§ **Stored data entries**
• • •
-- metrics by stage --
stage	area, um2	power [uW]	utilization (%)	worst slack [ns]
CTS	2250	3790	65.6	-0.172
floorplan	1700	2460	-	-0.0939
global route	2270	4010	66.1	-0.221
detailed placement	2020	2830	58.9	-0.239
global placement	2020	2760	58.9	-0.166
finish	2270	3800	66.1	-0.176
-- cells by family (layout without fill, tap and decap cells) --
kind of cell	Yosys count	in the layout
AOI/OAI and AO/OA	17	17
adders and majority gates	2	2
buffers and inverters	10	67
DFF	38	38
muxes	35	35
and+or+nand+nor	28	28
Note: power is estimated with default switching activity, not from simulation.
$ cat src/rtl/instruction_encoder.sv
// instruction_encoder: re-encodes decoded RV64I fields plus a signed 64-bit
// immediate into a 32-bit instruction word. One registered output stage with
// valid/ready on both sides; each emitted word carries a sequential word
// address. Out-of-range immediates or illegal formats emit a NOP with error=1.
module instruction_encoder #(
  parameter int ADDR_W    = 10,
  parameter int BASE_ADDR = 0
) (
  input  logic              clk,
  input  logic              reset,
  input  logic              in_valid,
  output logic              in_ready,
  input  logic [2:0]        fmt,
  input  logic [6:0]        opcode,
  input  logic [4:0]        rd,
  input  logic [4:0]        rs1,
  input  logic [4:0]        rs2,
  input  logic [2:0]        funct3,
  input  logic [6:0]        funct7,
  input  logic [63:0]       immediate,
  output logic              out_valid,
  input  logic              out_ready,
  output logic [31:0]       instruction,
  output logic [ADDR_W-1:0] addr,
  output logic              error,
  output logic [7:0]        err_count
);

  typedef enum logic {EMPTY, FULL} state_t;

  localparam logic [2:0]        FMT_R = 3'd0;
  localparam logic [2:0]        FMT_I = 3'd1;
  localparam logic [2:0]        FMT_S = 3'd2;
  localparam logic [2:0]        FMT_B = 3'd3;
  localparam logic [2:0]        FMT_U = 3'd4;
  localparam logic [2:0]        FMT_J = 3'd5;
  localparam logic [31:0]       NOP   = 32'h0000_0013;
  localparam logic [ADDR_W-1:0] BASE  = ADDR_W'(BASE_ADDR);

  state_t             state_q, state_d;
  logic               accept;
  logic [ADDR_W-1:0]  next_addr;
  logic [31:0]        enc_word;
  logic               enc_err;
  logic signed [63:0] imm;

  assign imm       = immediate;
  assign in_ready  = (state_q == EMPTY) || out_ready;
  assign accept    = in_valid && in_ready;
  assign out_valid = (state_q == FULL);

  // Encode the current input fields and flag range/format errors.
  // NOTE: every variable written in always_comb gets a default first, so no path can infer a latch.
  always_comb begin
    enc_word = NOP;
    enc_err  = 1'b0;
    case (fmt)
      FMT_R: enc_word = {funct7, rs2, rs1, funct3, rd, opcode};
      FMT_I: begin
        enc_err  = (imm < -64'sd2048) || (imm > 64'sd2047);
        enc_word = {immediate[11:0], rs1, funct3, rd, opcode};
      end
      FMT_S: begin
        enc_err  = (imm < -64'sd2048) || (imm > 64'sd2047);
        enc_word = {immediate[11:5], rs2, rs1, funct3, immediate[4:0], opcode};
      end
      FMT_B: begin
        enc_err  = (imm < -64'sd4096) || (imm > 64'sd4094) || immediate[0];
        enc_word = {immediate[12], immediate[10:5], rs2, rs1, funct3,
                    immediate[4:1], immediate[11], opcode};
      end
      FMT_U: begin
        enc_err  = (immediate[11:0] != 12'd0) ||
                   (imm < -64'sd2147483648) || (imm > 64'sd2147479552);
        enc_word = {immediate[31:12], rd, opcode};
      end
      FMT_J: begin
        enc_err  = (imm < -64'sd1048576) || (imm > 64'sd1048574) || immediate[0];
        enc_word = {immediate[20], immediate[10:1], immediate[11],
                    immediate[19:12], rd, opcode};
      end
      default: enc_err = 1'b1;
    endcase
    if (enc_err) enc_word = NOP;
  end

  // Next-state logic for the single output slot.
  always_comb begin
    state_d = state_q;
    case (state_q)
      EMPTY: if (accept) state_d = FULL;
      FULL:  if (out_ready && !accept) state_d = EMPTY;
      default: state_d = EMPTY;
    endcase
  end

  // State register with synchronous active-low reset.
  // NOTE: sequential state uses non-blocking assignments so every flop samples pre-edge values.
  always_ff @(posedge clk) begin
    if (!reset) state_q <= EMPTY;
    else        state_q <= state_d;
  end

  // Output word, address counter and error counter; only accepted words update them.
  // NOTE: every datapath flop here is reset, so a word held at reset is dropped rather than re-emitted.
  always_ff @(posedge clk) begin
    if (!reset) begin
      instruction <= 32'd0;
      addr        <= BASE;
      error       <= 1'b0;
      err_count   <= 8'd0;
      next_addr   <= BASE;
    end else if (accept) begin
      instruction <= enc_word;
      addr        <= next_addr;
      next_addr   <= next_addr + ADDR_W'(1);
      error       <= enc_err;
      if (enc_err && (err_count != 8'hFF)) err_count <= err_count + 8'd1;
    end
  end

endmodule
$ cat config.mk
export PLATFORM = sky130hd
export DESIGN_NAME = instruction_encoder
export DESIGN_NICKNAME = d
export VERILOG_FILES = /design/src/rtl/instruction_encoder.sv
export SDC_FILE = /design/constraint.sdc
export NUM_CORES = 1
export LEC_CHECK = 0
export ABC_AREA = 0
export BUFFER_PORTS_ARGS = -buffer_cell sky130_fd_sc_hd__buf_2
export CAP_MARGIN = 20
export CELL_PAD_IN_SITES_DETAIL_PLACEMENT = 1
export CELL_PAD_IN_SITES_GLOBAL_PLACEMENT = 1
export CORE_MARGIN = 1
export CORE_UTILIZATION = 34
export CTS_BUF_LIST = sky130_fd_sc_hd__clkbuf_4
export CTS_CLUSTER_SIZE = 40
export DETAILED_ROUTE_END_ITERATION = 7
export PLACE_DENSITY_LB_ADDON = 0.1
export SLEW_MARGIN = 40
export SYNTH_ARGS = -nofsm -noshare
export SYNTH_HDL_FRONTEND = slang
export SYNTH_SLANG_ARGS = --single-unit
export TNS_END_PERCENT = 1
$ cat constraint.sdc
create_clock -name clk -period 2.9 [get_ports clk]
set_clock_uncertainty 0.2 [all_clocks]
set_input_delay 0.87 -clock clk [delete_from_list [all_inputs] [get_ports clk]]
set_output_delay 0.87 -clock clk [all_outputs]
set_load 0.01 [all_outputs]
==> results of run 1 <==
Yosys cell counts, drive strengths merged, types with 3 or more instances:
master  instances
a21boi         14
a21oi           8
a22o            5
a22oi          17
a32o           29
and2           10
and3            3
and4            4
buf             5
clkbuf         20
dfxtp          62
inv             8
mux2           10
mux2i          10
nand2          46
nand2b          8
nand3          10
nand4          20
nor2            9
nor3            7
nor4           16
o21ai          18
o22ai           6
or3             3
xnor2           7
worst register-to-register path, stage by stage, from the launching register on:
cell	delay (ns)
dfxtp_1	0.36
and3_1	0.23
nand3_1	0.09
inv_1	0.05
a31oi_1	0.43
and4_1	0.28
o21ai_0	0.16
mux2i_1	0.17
• • •
§ **EXERCISE BRIEF**
From the entries above, return each line with the word "address" in it.

§ **ANSWER TO THIS EXERCISE**
// address. Out-of-range immediates or illegal formats emit a NOP with error=1.
  // Output word, address counter and error counter; only accepted words update them.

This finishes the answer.